Final Agency Decision or Hearing

The merits stage: either the agency decides on the ROI alone, or an EEOC administrative judge holds a hearing.

What happens

If the federal employee accepts a FAD, the agency issues a written decision on the merits based on the ROI.

If the federal employee requests a hearing, an EEOC administrative judge conducts discovery, may hold a hearing, and issues a decision.

What you should be doing

  • Prepare for hearing or supplement the record as the procedure allows.
  • Pursue discovery aggressively where the ROI is incomplete.
  • Consider settlement at any pre-hearing conference.

Typical timeline

FAD: 60 days from election. Hearing: typically 9–18 months to decision.

Common mistakes

  • Treating the hearing as a trial — it is closer to an administrative adjudication.
  • Underestimating the value of pre-hearing settlement leverage.
  • Failing to develop the record on remedy alongside liability.

How Federal EEO helps at this stage

We represent federal employees through hearing preparation, discovery, and the hearing itself — and we routinely negotiate pre-hearing settlements that deliver value the hearing decision could not.

Stage IX

Appeal to EEOC OFO

Appellate review of the FAD or the administrative judge decision by the EEOC's Office of Federal Operations.

What happens

Either party may appeal an adverse decision to the EEOC's Office of Federal Operations within 30 days.

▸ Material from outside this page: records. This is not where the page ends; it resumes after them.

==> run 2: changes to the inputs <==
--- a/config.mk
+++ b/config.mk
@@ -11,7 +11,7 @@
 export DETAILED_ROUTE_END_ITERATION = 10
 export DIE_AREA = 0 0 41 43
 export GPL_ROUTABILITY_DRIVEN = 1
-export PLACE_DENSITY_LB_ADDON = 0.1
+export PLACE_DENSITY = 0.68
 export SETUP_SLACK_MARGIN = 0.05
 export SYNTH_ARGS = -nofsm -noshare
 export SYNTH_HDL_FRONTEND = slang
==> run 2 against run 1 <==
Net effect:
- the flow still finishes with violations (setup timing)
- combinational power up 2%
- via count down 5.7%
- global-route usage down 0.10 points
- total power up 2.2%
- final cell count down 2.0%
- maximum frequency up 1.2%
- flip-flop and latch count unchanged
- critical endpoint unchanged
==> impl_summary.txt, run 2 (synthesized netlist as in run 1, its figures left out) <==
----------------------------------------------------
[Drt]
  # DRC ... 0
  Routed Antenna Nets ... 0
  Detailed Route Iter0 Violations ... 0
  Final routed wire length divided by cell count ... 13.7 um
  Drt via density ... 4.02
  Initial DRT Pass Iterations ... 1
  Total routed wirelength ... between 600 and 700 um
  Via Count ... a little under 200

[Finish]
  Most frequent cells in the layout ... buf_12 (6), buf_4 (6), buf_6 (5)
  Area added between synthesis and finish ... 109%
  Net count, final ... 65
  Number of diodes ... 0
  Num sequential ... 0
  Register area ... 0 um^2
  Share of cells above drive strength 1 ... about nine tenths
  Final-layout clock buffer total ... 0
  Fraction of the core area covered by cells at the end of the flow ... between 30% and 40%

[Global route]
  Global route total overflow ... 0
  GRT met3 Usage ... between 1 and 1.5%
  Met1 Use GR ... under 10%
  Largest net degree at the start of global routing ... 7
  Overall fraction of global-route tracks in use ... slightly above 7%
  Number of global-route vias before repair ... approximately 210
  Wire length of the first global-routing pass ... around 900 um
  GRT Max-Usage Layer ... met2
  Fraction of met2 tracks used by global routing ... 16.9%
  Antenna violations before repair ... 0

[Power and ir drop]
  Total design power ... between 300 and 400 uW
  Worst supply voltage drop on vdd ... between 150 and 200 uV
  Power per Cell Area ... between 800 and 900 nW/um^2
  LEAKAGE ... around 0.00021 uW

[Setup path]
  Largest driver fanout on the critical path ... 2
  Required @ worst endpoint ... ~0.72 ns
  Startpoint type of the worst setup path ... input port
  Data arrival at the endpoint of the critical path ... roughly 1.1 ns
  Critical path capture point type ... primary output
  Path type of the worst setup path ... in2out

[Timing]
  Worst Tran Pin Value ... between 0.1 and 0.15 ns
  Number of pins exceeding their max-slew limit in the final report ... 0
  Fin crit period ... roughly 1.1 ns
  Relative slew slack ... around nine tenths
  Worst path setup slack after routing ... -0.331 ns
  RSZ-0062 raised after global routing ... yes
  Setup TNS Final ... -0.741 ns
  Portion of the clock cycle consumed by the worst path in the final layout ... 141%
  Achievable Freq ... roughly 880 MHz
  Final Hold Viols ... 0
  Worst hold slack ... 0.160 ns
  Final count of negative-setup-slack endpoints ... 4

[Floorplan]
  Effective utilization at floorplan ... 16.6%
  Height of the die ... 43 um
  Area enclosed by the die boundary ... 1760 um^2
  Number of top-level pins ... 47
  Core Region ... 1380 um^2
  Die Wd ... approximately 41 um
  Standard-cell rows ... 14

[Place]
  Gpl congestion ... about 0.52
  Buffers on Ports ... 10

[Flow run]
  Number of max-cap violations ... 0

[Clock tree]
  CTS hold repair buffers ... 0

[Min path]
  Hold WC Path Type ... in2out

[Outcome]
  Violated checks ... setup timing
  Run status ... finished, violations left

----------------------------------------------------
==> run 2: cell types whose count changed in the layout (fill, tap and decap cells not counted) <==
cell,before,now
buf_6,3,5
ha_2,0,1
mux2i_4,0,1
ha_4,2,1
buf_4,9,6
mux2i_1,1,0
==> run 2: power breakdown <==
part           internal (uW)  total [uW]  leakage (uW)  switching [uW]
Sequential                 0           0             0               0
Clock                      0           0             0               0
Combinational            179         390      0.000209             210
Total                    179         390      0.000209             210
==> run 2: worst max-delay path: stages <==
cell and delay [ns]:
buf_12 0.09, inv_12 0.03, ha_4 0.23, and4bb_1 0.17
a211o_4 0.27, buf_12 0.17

OFO appeals are paper-based: a brief and the existing record, no hearing.

What you should be doing

  • File the notice of appeal within 30 days.
  • File the supporting brief within 30 days of the appeal notice.
  • Identify the specific errors — credibility findings, application of law, denial of evidence.

Typical timeline

12–18 months from filing to decision, frequently longer.

Common mistakes

  • Treating the appeal brief as a chance to re-argue the merits rather than identify legal error.
  • Failing to preserve issues in the underlying proceeding.
  • Missing the 30-day appeal window.

How Federal EEO helps at this stage

We brief OFO appeals to identify reviewable error and ensure every preserved issue is presented in the form OFO actually decides on.